BRIEF: Take the line containing "Set the package" and every line after it to the end of the data, and write them out exactly as they appear.

RECORDS SUPPLIED below:

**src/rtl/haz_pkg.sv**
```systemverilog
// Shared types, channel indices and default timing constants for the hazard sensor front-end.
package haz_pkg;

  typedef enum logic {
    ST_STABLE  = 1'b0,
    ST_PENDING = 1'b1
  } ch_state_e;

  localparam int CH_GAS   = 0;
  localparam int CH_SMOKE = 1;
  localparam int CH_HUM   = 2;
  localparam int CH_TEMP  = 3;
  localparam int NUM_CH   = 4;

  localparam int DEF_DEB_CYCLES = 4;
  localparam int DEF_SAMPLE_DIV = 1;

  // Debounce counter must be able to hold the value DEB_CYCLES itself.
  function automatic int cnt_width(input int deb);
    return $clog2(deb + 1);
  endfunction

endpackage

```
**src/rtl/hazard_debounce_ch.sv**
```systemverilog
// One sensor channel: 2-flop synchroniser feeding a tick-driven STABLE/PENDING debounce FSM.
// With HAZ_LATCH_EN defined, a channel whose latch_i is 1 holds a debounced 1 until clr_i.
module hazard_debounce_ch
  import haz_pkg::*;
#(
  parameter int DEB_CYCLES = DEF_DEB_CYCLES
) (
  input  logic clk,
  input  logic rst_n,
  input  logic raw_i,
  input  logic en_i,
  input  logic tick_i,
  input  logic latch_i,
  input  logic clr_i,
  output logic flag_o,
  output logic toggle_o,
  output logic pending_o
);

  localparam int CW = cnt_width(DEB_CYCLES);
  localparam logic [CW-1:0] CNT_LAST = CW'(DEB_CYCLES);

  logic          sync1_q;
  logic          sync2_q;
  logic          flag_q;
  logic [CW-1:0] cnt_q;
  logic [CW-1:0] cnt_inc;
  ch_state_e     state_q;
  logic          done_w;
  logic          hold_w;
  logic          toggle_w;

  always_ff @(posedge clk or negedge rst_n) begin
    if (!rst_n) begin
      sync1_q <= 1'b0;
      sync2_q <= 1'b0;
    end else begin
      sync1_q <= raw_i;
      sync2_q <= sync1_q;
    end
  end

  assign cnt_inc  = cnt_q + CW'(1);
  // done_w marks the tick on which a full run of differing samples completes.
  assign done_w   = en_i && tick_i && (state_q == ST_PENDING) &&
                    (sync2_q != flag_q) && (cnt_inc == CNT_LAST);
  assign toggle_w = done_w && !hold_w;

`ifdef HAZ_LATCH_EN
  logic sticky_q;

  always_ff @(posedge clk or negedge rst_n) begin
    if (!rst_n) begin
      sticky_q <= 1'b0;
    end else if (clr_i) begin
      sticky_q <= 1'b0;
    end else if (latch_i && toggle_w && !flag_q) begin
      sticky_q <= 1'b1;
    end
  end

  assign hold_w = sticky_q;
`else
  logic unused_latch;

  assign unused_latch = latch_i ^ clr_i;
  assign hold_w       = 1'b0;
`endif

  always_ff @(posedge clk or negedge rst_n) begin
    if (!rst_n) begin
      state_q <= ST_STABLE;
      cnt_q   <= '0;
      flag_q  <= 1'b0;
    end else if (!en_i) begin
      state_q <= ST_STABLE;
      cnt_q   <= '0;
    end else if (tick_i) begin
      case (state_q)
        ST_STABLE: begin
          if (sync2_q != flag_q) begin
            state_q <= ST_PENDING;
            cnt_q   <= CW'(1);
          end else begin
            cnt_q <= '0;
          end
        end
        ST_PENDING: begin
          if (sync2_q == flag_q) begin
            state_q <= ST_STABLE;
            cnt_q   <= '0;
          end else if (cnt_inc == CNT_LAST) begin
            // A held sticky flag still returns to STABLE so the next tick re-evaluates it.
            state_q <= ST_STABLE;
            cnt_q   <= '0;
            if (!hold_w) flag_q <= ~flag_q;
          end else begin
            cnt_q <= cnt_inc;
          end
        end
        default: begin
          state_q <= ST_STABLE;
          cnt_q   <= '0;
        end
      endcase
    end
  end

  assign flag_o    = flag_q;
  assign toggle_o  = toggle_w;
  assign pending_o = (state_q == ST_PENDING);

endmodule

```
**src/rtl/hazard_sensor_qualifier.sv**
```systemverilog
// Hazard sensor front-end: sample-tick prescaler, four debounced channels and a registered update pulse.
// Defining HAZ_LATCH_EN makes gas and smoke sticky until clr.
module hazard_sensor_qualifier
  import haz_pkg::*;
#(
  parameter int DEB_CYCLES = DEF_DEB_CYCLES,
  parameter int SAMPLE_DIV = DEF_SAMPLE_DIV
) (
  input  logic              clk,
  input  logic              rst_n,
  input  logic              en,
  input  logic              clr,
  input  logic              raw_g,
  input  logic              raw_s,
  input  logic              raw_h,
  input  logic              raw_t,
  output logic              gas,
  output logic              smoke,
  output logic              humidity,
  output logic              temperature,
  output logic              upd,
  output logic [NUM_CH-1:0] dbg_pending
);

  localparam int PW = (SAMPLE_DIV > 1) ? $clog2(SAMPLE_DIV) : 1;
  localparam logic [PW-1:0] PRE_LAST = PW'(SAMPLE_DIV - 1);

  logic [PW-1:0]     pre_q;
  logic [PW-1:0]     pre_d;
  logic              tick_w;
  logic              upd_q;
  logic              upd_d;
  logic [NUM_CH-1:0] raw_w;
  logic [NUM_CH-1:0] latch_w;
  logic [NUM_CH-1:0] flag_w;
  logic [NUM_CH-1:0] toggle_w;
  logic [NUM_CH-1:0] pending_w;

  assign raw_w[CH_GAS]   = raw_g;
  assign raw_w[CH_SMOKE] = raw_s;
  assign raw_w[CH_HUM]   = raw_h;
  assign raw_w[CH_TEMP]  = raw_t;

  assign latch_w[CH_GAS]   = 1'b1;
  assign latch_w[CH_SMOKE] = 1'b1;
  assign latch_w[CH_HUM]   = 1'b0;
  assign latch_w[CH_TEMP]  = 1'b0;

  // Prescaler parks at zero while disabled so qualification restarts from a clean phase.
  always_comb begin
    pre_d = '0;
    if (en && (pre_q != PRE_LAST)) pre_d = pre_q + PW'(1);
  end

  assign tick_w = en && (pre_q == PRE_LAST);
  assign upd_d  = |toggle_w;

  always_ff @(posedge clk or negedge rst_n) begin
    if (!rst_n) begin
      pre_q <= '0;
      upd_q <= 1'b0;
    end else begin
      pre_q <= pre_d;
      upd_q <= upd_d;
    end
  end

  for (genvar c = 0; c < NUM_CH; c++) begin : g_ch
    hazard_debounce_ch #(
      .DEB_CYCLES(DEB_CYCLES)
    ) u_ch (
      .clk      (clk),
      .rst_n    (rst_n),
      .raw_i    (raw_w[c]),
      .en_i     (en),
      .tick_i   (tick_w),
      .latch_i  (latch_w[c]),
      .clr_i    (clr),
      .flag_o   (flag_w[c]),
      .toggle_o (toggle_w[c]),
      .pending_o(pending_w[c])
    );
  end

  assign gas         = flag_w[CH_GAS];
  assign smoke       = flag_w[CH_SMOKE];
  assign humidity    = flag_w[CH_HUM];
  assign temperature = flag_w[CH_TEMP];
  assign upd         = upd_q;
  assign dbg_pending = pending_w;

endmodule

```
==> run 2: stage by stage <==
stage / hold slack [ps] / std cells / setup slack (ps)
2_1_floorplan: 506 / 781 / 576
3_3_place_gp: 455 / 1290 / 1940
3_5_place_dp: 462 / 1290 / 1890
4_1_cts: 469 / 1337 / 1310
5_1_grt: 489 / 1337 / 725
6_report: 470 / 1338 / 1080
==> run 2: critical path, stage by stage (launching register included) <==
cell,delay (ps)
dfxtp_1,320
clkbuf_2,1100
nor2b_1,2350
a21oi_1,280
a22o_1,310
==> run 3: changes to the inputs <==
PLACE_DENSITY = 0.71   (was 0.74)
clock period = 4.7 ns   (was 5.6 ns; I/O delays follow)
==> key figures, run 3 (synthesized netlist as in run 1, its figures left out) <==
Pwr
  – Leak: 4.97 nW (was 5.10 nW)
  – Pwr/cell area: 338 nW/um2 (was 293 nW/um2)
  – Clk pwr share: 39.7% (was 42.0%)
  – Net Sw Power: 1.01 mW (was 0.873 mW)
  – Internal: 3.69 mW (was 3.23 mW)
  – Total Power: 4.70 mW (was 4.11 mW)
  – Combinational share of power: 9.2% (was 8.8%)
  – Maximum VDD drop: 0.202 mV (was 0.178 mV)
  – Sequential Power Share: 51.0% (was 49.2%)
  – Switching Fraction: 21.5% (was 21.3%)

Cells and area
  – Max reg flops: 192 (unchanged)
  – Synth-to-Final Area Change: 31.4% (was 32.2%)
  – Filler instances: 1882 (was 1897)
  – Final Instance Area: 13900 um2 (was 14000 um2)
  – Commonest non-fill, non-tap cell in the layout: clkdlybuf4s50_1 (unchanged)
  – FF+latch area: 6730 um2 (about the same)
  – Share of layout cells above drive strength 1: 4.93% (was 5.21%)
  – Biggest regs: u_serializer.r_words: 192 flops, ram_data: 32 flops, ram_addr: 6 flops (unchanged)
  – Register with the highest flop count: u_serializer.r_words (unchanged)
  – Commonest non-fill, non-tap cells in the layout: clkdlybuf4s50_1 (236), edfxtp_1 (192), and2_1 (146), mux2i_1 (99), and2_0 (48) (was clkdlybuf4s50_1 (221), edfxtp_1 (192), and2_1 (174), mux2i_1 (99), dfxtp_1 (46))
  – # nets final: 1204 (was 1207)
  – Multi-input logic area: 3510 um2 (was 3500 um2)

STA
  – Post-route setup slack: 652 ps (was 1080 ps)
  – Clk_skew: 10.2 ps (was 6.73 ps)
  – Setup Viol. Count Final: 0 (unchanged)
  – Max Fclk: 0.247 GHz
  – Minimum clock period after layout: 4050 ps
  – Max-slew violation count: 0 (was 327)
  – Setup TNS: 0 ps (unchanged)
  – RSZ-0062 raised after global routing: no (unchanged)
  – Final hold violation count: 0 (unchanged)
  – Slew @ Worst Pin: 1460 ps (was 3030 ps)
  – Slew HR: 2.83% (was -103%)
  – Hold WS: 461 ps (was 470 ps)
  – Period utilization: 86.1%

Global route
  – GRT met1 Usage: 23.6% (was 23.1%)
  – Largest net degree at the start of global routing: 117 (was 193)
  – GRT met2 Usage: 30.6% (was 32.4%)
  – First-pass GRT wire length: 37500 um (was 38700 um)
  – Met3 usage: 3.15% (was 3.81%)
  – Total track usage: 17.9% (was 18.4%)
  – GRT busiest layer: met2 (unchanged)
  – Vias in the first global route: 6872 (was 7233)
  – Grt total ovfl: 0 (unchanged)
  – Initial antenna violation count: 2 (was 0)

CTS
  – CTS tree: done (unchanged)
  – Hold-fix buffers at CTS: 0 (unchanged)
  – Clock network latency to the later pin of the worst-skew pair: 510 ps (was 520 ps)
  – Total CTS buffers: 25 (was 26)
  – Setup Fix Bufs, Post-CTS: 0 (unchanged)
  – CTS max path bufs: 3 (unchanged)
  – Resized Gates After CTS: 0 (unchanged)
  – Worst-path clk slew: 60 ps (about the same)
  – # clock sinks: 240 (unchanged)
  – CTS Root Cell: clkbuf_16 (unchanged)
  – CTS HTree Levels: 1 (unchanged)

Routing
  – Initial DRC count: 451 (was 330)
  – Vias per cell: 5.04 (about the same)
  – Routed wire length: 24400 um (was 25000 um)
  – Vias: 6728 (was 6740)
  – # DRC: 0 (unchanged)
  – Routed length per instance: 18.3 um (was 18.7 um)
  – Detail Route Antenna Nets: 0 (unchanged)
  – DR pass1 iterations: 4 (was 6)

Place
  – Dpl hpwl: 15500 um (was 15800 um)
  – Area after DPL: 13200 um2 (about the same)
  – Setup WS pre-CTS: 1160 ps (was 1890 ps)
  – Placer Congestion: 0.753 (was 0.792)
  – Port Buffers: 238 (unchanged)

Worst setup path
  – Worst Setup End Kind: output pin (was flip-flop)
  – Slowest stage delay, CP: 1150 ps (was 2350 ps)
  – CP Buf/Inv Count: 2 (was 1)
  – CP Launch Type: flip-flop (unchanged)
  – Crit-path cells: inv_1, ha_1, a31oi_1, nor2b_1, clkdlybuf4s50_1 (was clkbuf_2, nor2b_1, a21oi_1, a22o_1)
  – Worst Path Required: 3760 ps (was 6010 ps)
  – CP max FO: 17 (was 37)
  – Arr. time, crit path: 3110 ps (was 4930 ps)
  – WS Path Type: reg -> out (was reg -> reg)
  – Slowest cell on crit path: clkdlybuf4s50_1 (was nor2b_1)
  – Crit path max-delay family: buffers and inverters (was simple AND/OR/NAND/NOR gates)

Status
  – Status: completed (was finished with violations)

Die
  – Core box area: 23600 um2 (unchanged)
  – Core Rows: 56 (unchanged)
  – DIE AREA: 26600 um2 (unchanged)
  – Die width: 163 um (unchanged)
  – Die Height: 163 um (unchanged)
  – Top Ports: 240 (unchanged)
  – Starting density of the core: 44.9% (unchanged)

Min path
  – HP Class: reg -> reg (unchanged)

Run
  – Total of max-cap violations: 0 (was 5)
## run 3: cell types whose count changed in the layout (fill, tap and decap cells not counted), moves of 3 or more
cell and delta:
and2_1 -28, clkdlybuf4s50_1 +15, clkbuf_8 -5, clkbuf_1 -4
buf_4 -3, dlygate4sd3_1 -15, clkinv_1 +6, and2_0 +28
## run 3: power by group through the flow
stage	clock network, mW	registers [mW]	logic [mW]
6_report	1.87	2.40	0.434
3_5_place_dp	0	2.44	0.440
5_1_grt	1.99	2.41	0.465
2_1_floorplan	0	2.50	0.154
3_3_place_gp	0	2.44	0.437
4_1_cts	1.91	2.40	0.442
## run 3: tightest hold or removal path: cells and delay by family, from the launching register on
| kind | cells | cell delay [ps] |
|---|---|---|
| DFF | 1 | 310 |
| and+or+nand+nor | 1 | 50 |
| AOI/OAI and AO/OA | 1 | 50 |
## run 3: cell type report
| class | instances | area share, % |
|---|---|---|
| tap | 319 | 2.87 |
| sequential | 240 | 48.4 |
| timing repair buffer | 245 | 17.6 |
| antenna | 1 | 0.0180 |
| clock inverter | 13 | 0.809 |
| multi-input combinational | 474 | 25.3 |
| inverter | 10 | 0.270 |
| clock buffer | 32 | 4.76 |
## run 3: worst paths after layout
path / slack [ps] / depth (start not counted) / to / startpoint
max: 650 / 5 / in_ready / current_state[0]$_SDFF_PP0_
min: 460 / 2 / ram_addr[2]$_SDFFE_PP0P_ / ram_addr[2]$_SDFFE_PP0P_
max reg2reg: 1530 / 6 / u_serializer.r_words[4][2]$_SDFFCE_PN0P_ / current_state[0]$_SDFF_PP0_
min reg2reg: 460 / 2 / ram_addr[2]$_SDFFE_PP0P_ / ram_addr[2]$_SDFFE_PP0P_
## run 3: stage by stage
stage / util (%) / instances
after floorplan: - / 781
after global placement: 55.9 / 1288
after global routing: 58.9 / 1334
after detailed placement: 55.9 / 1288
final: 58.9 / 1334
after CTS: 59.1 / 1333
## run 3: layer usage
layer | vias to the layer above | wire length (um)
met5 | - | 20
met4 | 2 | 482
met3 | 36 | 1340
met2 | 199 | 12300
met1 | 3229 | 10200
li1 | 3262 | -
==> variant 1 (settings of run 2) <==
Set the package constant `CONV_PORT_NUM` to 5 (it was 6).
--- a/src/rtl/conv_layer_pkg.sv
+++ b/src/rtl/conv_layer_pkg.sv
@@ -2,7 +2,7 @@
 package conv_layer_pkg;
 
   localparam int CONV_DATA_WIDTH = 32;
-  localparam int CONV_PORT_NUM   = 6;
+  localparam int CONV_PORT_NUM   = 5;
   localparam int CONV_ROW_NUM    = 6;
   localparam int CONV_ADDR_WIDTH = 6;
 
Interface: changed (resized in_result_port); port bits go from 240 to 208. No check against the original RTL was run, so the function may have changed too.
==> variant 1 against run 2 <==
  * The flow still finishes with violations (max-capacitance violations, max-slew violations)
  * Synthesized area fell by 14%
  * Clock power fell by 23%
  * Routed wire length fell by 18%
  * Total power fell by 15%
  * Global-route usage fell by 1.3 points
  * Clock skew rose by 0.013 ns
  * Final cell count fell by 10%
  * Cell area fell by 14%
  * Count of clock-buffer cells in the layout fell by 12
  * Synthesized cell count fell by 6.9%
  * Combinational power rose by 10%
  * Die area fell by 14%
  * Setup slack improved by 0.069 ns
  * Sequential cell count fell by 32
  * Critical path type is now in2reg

End of RECORDS SUPPLIED.

EXERCISE RESULT:
Set the package constant `CONV_PORT_NUM` to 5 (it was 6).
--- a/src/rtl/conv_layer_pkg.sv
+++ b/src/rtl/conv_layer_pkg.sv
@@ -2,7 +2,7 @@
 package conv_layer_pkg;
 
   localparam int CONV_DATA_WIDTH = 32;
-  localparam int CONV_PORT_NUM   = 6;
+  localparam int CONV_PORT_NUM   = 5;
   localparam int CONV_ROW_NUM    = 6;
   localparam int CONV_ADDR_WIDTH = 6;
 
Interface: changed (resized in_result_port); port bits go from 240 to 208. No check against the original RTL was run, so the function may have changed too.
==> variant 1 against run 2 <==
  * The flow still finishes with violations (max-capacitance violations, max-slew violations)
  * Synthesized area fell by 14%
  * Clock power fell by 23%
  * Routed wire length fell by 18%
  * Total power fell by 15%
  * Global-route usage fell by 1.3 points
  * Clock skew rose by 0.013 ns
  * Final cell count fell by 10%
  * Cell area fell by 14%
  * Count of clock-buffer cells in the layout fell by 12
  * Synthesized cell count fell by 6.9%
  * Combinational power rose by 10%
  * Die area fell by 14%
  * Setup slack improved by 0.069 ns
  * Sequential cell count fell by 32
  * Critical path type is now in2reg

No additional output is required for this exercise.